Question

5x^2+x-2+0 quadratic formula

Answer 1

You mean
\( 5x^2 + x - 2 = 0\)?
If so, use a = 5, b = 1, and c = -2 in the quadratic formula.

Answer 2

no i meant 3x^2=2x+7

Answer 3

\[ax^2+bx+c=0 \] is the quadratic formula.

Answer 4

first i put in other form of....
4x^2-2x-7=0

Answer 5

\[3x^2=2x+7\] So subtract 2x and 7... giving you \[3x^2-2x-7=0\]

Answer 6

hey its 4x^2..sorry
4x^2-2x-7=0

Answer 7

That's fine. Her is a website that will make all of this much easier for you now and in the future. http://www.mathportal.org/calculators/solving-equations/quadratic-equation-solver.php

Answer 8

*Here* My bad, typo.

Answer 9

Okay, sorry. It gives you an explanation. Just though it might help.

Answer 10

i need someone to walk through with me to see where i go wrong

Answer 11

@mathstudent55 0

Answer 12

you have -(-2) but next line as 4.....how?

Answer 13

-(-2) = -1(-2)
The product of 2 negative numbers is positive.

Answer 14

yes but how did it double to 4?

Answer 15

Sorry. My mistake. It's 2. You're right.

Answer 16

also

Answer 17

how did 116 go to 29?

Answer 18

I was thinking of the (-2)^2 inside the radical which does turn to 4.

Answer 19

you can factour the three remaining numbers if necessary and leave in division form

Answer 20

Let me do it agian to correct that mistake and to explain better.

Answer 21

4x^2=2x+7

Answer 22

\(4x^2 - 2x - 7 = 0\)

\(x = \dfrac{-b \pm \sqrt{b^2 - 4ac}} {2a}\)

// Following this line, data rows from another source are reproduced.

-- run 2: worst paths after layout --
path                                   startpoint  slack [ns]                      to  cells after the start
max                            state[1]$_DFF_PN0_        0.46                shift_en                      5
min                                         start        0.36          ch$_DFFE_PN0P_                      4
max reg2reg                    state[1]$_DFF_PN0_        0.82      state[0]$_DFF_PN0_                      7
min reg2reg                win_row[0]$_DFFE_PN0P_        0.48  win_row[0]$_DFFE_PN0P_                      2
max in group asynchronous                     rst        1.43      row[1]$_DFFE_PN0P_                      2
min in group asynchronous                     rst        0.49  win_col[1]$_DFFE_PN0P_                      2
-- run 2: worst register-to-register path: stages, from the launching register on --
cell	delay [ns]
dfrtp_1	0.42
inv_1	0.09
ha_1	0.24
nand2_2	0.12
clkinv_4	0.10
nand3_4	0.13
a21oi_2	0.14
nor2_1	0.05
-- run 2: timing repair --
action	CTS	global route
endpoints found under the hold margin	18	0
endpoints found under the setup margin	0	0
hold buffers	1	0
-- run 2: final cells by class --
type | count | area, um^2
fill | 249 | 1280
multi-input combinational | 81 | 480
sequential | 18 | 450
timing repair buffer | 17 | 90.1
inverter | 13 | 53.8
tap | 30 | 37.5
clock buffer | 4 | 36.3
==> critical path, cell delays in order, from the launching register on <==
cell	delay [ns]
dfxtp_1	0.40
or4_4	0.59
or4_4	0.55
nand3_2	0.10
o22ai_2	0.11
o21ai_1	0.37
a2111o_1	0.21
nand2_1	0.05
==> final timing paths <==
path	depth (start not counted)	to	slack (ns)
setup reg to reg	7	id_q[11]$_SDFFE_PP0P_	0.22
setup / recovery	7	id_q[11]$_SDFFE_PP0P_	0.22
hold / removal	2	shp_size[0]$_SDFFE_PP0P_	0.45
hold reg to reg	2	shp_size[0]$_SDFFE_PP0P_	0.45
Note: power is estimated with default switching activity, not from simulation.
`config.mk`:
```
export PLATFORM = sky130hd
export DESIGN_NAME = bin2bcd_seq_flat
export DESIGN_NICKNAME = d
export VERILOG_FILES = /design/src/rtl/bin2bcd_pkg.sv /design/src/rtl/bin2bcd_if.sv /design/src/rtl/bcd_dabble_digit.sv /design/src/rtl/bin2bcd_seq.sv /design/src/flat_wrapper.sv
export SDC_FILE = /design/constraint.sdc
export NUM_CORES = 1
export LEC_CHECK = 0
export BUFFER_PORTS_ARGS = -buffer_cell sky130_fd_sc_hd__buf_2
export CAP_MARGIN = 20
export CORE_MARGIN = 2
export CORE_UTILIZATION = 61
export CTS_CLUSTER_DIAMETER = 50
export DETAILED_ROUTE_END_ITERATION = 16
export PLACE_DENSITY = 0.84
export REMOVE_ABC_BUFFERS = 1
export SLEW_MARGIN = 5
export SYNTH_ARGS = -nofsm -noshare
export SYNTH_HDL_FRONTEND = slang
export SYNTH_HIERARCHICAL = 1
export SYNTH_SLANG_ARGS = --single-unit
```
`constraint.sdc`:
```
create_clock -name clk -period 2.8 [get_ports clk]
set_input_delay 0.42 -clock clk [delete_from_list [all_inputs] [get_ports clk]]
set_output_delay 0.42 -clock clk [all_outputs]
set_load 0.01 [all_outputs]
```
`src/rtl/fifo_read_scheduler.sv`:
```
// FIFO read scheduler: pulls samples from a FIFO and hands them to the
// UART path or one of two I2S rates, repeating the last sample on underrun.
module fifo_read_scheduler #(
  parameter int BPS        = 16,
  parameter int FRAME_SIZE = 1,
  parameter int DIV_44K    = 227,
  parameter int DIV_2H     = 5000000,
  localparam int W         = FRAME_SIZE * BPS
) (
  input  logic         in_clk,
  input  logic         in_reset,
  input  logic [1:0]   in_mode,
  input  logic         in_fifo_empty,
  input  logic [W-1:0] in_fifo_data,
  input  logic         in_uart_ready,
  output logic         out_fifo_rd_en,
  output logic [W-1:0] out_sample,
  output logic         out_uart_en,
  output logic         out_i2s2H_en,
  output logic         out_i2s441kH_en,
  output logic [7:0]   out_underrun_cnt,
  output logic         out_busy
);

  localparam int DMAX = (DIV_2H > DIV_44K) ? DIV_2H : DIV_44K;
  localparam int CW   = $clog2(DMAX);
  localparam logic [CW-1:0] TOP_44K = CW'(DIV_44K - 1);
  localparam logic [CW-1:0] TOP_2H  = CW'(DIV_2H - 1);

  localparam logic [1:0] M_UART = 2'b00;
  localparam logic [1:0] M_2H   = 2'b01;
  localparam logic [1:0] M_44K  = 2'b10;

  typedef enum logic [2:0] {
    IDLE,
    READ,
    LATCH,
    ISSUE,
    WAIT_ACK
  } state_t;

  state_t         state_q, state_d;
  logic [1:0]     mode_q, mode_d;
  logic [1:0]     op_q, op_d;
  logic [CW-1:0]  cnt_q, cnt_d;
  logic           pend_q, pend_d;
  logic [W-1:0]   sample_q, sample_d;
  logic           rd_q, rd_d;
  logic           uart_q, uart_d;
  logic           i2h_q, i2h_d;
  logic           i44_q, i44_d;
  logic [7:0]     ucnt_q, ucnt_d;
  logic           busy_q, busy_d;
  logic           take_tick;
  logic           wrap;
  logic [CW-1:0]  tick_top;

  // Rate tick: counts only in I2S modes, restarts on any mode change.
  always_comb begin
    mode_d   = in_mode;
    cnt_d    = cnt_q;
    pend_d   = pend_q;
    wrap     = 1'b0;
    tick_top = TOP_44K;
    if (mode_q == M_2H) tick_top = TOP_2H;
    if (in_mode != mode_q) begin
      cnt_d  = '0;
      pend_d = 1'b0;
    end else if (mode_q == M_2H || mode_q == M_44K) begin
      if (cnt_q == tick_top) begin
        cnt_d = '0;
        wrap  = 1'b1;
      end else begin
        cnt_d = cnt_q + 1'b1;
      end
    end else begin
      cnt_d = '0;
    end
    if (take_tick) pend_d = 1'b0;
    if (wrap) pend_d = 1'b1;
  end

  // Scheduler FSM; strobes are derived from the next state so they
  // appear registered in the cycle the FSM occupies that state.
  always_comb begin
    state_d   = state_q;
    op_d      = op_q;
    sample_d  = sample_q;
    ucnt_d    = ucnt_q;
    take_tick = 1'b0;
    unique case (state_q)
      IDLE: begin
        unique case (in_mode)
          M_UART: begin
            if (in_uart_ready && !in_fifo_empty) begin
              op_d    = M_UART;
              state_d = READ;
            end
          end
          M_2H, M_44K: begin
            if (pend_q && in_mode == mode_q) begin
              take_tick = 1'b1;
              op_d      = in_mode;
              if (!in_fifo_empty) begin
                state_d = READ;
              end else begin
                state_d = ISSUE;
                if (ucnt_q != 8'hFF) ucnt_d = ucnt_q + 8'd1;
              end
            end
          end
          default: ;
        endcase
      end
      READ:  state_d = LATCH;
      LATCH: begin
        sample_d = in_fifo_data;
        state_d  = ISSUE;
      end
      ISSUE: state_d = (op_q == M_UART) ? WAIT_ACK : IDLE;
      WAIT_ACK: begin
        if (!in_uart_ready) state_d = IDLE;
      end
      default: state_d = IDLE;
    endcase
    rd_d   = (state_d == READ);
    uart_d = (state_d == ISSUE) && (op_d == M_UART);
    i2h_d  = (state_d == ISSUE) && (op_d == M_2H);
    i44_d  = (state_d == ISSUE) && (op_d == M_44K);
    busy_d = (state_d != IDLE);
  end

  // State and registered outputs.
  always_ff @(posedge in_clk or posedge in_reset) begin
    if (in_reset) begin
      state_q  <= IDLE;
      mode_q   <= M_UART;
      op_q     <= M_UART;
      cnt_q    <= '0;
      pend_q   <= 1'b0;
      sample_q <= '0;
      rd_q     <= 1'b0;
      uart_q   <= 1'b0;
      i2h_q    <= 1'b0;
      i44_q    <= 1'b0;
      ucnt_q   <= 8'd0;
      busy_q   <= 1'b0;
    end else begin
      state_q  <= state_d;
      mode_q   <= mode_d;
      op_q     <= op_d;
      cnt_q    <= cnt_d;
      pend_q   <= pend_d;
      sample_q <= sample_d;
      rd_q     <= rd_d;
      uart_q   <= uart_d;
      i2h_q    <= i2h_d;
      i44_q    <= i44_d;
      ucnt_q   <= ucnt_d;
      busy_q   <= busy_d;
    end
  end

  assign out_fifo_rd_en   = rd_q;
  assign out_sample       = sample_q;
  assign out_uart_en      = uart_q;
  assign out_i2s2H_en     = i2h_q;
  assign out_i2s441kH_en  = i44_q;
  assign out_underrun_cnt = ucnt_q;
  assign out_busy         = busy_q;

endmodule

```
`config.mk`:
```
export PLATFORM = sky130hd
export DESIGN_NAME = fifo_read_scheduler
export DESIGN_NICKNAME = d
export VERILOG_FILES = /design/src/rtl/fifo_read_scheduler.sv
export SDC_FILE = /design/constraint.sdc
export NUM_CORES = 1
export LEC_CHECK = 0
export ABC_AREA = 1
export CAP_MARGIN = 20
export CORE_ASPECT_RATIO = 1.4
export CORE_MARGIN = 2
export CORE_UTILIZATION = 40
export DETAILED_ROUTE_END_ITERATION = 16
export GPL_TIMING_DRIVEN = 0
export PLACE_DENSITY = 0.74
export SYNTH_ARGS = -nofsm -noshare
export SYNTH_HDL_FRONTEND = slang
export SYNTH_SLANG_ARGS = --single-unit
```
`constraint.sdc`:
```
create_clock -name in_clk -period 4.65 [get_ports in_clk]
set_clock_uncertainty 0.05 [all_clocks]
set_input_delay 0.6975 -clock in_clk [delete_from_list [all_inputs] [get_ports in_clk]]
set_output_delay 0.6975 -clock in_clk [all_outputs]
set_load 0.02 [all_outputs]
```
* After elaboration in Yosys (flattened, before gate mapping)
Index checks and enable logic that the tools add are counted.
** Word-level totals
- Bits of input ports :: 22
- Output and inout bits :: 29
- Word-level logic and storage cells :: 69
- Register bits :: 60
** Cells by class
- Equality and inequality tests :: 16
- Multiplexer cells :: 24
- Reduce and logical (&&, ||, !) cells :: 15
- $add $sub $neg :: 2
** Operator list (count)
- 23-bit two-way mux :: 4
- 23-bit by 1-bit adder with 23-bit output, second input constant :: 1
- 23-bit == test :: 1
- 3-bit case mux with 5 select lines :: 1
- 3-bit two-way mux :: 4
- 3-bit by 2-bit == test with 1-bit output, second input constant :: 3
- 1-bit two-way mux :: 9
- 8-bit by 1-bit adder with 8-bit output, second input constant :: 1
- 2-bit two-way mux :: 4
- 8-bit inequality test, second input constant :: 1
- 2-bit by 1-bit == test with 1-bit output, second input constant :: 3
- 2-bit == test, second input constant :: 3
- 3-bit by 1-bit == test with 1-bit output, second input constant :: 2
- 2-bit logical NOT :: 3
- 3-bit case mux with 2 select lines :: 1
- 3-bit nonzero test :: 2
- 1-bit logical AND :: 5
- 5-bit AND reduction :: 1
- 2-bit case mux with 2 select lines :: 1
- 3-bit == test, second input constant :: 1
- 3-bit logical NOT :: 1
- 2-bit == test :: 1
- 2-bit inequality test :: 1
- 2-bit OR reduction :: 1
- other kinds (2) :: 2

* Logic depth before layout (Yosys ltp)
- Depth after elaboration :: 7
- Mapped depth :: 11
- Depth with buffers taken out :: 11

* Worst setup path before layout
OpenSTA, ideal clock, no wires.
- Path type :: input to register
- From :: in in_mode[0]
- To :: reg ucnt_q[2], in the netlist out_underrun_cnt[2]
- Required time :: 4479 ps
- Setup time :: 121 ps
- Slack :: 2791 ps
- Cell stages on the path :: 7
- Data arrival time :: 1688 ps
- Buffers on the path :: 0
- Path through :: inv_2 ha_1 nand4_2 nor2_4 nand2_2 o21ai_1 nand2_1
** Between the ends
- Longest elaborated chain between the ends :: 3
- Elaborated cells between the ends (all ways) :: 6
- Those cells by class :: eq/ne: 3; reduce/logical: 3
** Ends and longest elaborated chain
- from (decl) :: RTL line 12 : input logic [1:0] in_mode,
- 2-bit by 1-bit == test with 1-bit output, or another cell as far along :: RTL line 93 : unique case (in_mode)
- 2-bit OR reduction or 1-bit logical AND (tied branches) :: RTL line 93, 101
- 5-bit AND reduction (no source line) (*)
- to (signal assigned) :: RTL line 159 : ucnt_q <= ucnt_d;
- to (decl) :: RTL line 52 : logic [7:0] ucnt_q, ucnt_d;
Mark *: on every way between the ends. The rest lies on a longest branch, timed or not.
A chain may end at the register's enable or synchronous reset.

* Worst setup path after layout
Ends and elaborated chain as after synthesis.

==> metrics <==
CP startpoint kind input port; crit path kind input port to flip-flop; Post-Route Setup TNS 0 ns; pins over their slew limit 0; CTS tree done; clk root buf clkbuf_8; Post-synth top flop dfrtp_1; post-synth top area share between 40 and 50%; Syn. warnings 0; Syn-to-layout area delta 26.90%; pre-CTS setup slack about 1.9 ns; Seq/Total Area, Yosys between 40% and 50%; Area contributors post-synth dfrtp_1, nand2_1, nor2_1; GP Congestion 0.8996; postcts setup bufs 0; Via density 4.848; IO Port Bufs 50; hold path startpoint op_q[1]; worst hold stages 1; worst endpoint required time about 4.8 ns; Hold Fails Final Rpt 0; Finished Core Util between 50 and 60%; WL/cell roughly 13 um; Clock transition at path regs ~0.070 ns; Pwr Total 1705 uW; fmax around 410 MHz; Antenna Nets Post-Route 0; Distinct cells, synth 27; GRT Overall Usage approximately 17%; worst slew pin tran between 0.4 and 0.5 ns; Routed WL 6647 um; H-tree levels 3; antenna diode count 0; Residual DRC 0; clk sinks 60; Yosys top cell by area dfrtp_1; most frequent cells after synthesis nand2_1, nor2_1, dfrtp_1; Row Count 38; Mapped Area 3112 sq um; final setup margin approximately 2.2 ns; core area between 7000 and 8000 sq um; leak pwr 0.001714 uW; number of global-route vias before repair between 2000 and 3000; CTS Hold Bufs 0; largest net degree at the start of global routing 43; DP HPWL ~5000 um; I/O pin cnt a little over 50; hold crit path type flip-flop to flip-flop; post-route non-filler standard cell count around 530; post_cts resized 0; Placed Instances 511; Syn Nets approximately 390; routed via count roughly 2600; Initial DRT Pass Iterations 5; gate count after technology mapping 360; Die ar. 8511 sq um; Worst EP arrival roughly 2.6 ns; Tcrit/Tclk final 52.01%; RR Endpoint cnt_q[9]; starting density of the core about two fifths; Crit Path Max Fanout 10; Post-synth EDFFs 0; initial drt markers roughly 120; share of layout cells above drive strength 1 between 10% and 20%; flops & latches, synth 60; total of max-cap violations 0; worst setup path startpoint in_mode[0]; power density cells 431.7 nW/um^2; minimum clock period 2.418 ns; initial antenna violation count 0; max_slew headroom about 70%; FF-to-FF setup slack around 2.7 ns; Total Nets Final 449; syn avg cell area 8.644 sq um; fraction of registers with async set/reset between 90% and 100%; outcome finished clean; global-route wire length before repair approximately 12000 um; most frequent cell after synthesis nand2_1; final setup vio count 0; unrepaired setup endpoints after global routing no; CTS Buf Count 9; die height about 110 um; Reg2Reg Depth 10; Max clock buf depth 2; worst skew pair latency 0.33 ns; VDD IR max around 0.00037 V; CP Capture Type flip-flop; chip width about 80 um; gr ovfl total 0; Reg2Reg Launch Point mode_q[1]; worst-case hold path end point state_q[2]
-- metrics by stage --
stage	cell area [sq um]	hold WS [ns]
after floorplan	3112	0.3984
after global placement	3737	0.4307
after detailed placement	3757	0.4339
after CTS	3949	0.4458
after global routing	3949	0.4600
final	3949	0.4518
-- cell families (layout without fill, tap and decap cells) --
kind of cell / after synthesis / after routing / share of synthesized area (%)
mux: 16 / 16 / 5.790
simple gates: 208 / 208 / 30.84
flops: 60 / 60 / 48.25
fa+ha+maj: 5 / 5 / 2.010
compound gates: 11 / 11 / 1.890
buf+inv: 37 / 104 / 4.745
xor+xnor: 23 / 23 / 6.474
-- where the power goes --
group | leakage, uW | internal, uW | switching, uW
clock | 0.0000927 | 247 | 213
sequential | 0.000788 | 620 | 48.2
combinational | 0.000834 | 288 | 289
total | 0.00171 | 1150 | 550
-- registers in the layout, indices dropped and copies added (netlist names), 2 cells and up --
signal / flops
op_q: 2
out_underrun_cnt: 8
mode_q: 2
cnt_q: 23
state_q: 3
out_sample: 16
-- layer usage --
metal  part of all wire [%]  vias to the layer above  routed length (um)  global-route usage [%]
met4                    1.4                        0                  93                   6.015
met3                    3.3                        8                 220                   4.758
met1                     40                     1223                2687                   19.46
li1                       -                     1271                   -                       -
met2                     55                       53                3646                   31.87
met5                      0                        -                   0                       0
-- worst max-delay path, stage by stage --
cell and delay (ns):
clkdlybuf4s50_1 0.63, inv_2 0.09, ha_1 0.37, nand4_2 0.18, nor2_4 0.21, nand2_2 0.19, o21ai_1 0.17, nand2_1 0.06
-- layout make-up --
type	instances	area, sq um
fill	712	3706
sequential	60	1501
multi-input combinational	263	1463
timing repair buffer	51	520.5
inverter	35	131.4
clock buffer	10	127.6
tap	100	125.1
clock inverter	6	63.81
buffer	2	16.27
-- how the worst max path moves through the flow --
stage / end / slack [ns] / cells after the start
2_1_floorplan: cnt_q[0] / 2.42 / 1
3_3_place_gp: cnt_q[12] / 1.35 / 2
3_5_place_dp: out_underrun_cnt[2] / 1.90 / 8
4_1_cts: out_underrun_cnt[2] / 2.27 / 8
5_1_grt: out_underrun_cnt[2] / 2.11 / 8
6_report: out_underrun_cnt[2] / 2.23 / 8
-- cells in the final DEF (no fill, tap or decap), types with 3 or more instances in the layout --
master and count:
xor2_1 15, nand2_2 9, xnor2_1 8, clkdlybuf4s50_1 50
nor2_1 65, clkbuf_8 9, a21oi_1 3, ha_1 5
o21ai_0 6, nand3_1 19, inv_2 4, nor2_4 4
mux2_2 16, nor2_2 4, nor3_2 3, inv_1 31
nand4_1 12, nand2_1 84, nor3_1 3, dfrtp_1 60
No activity file was read; power rests on OpenSTA's default activity.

\(x = \dfrac{-(-2) \pm \sqrt{(-2)^2 - 4(4)(-7)}} {2(4)} \)

Ok?

Answer 23

got that as well

Answer 24

2(+,-) sq rt 4-4(-28) divided by 8

Answer 25

\(x = \dfrac{2 \pm \sqrt{4 - (-112)}} {8}\)

\(x = \dfrac{2 \pm \sqrt{4 + 112)}} {8}\)

\(x = \dfrac{2 \pm \sqrt{116)}} {8}\)

Still good?

Answer 26

i see, i have the same

Answer 27

Now we need to take care of the 116 indside the radical.

\( x = \dfrac{2 \pm \sqrt{116}} {8} \)

I have the same.

Answer 28

\( x = \dfrac{2 \pm \sqrt{4 \times 29}} {8} \)

\( x = \dfrac{2 \pm \sqrt{4}\sqrt{29}} {8} \)

\( x = \dfrac{2 \pm 2\sqrt{29}} {8} \)

Answer 29

yup

Answer 30

i dont get that

Answer 31

how 116 splits up by four and why

Answer 32

116 = 2 * 2 * 29 = 4 * 29
2 is prime and 29 is prime

Answer 33

ok

Answer 34

The way to simplify a radical is to factor out the largest perfect square you can.
The perfect squares that help us here are the squares of the natural numbers:
1, 4, 9, 16, 25, 36, etc.

Answer 35

give me one to try to split

Answer 36

Since 116 = 4 * 29, 4 is the largest perfect square that can be factored out.
The you separate the root into :
\(\sqrt{116} = \sqrt{4 \times 29} = \sqrt{4}\sqrt{29} = 2\sqrt{29} \)

Answer 37

I will soon. Let's just finsh this problem now. We're almost done.

Answer 38

k

Answer 39

We are here:

\(x = \dfrac{2 \pm 2\sqrt{29}} {8} \)

Now we factor out a 2 from the numerator and a 2 from the denominator.

Answer 40

1(+,-)sqrt 29 divided by 4

Answer 41

\( x = \dfrac{2(1 \pm \sqrt{29})} {2(4)} \)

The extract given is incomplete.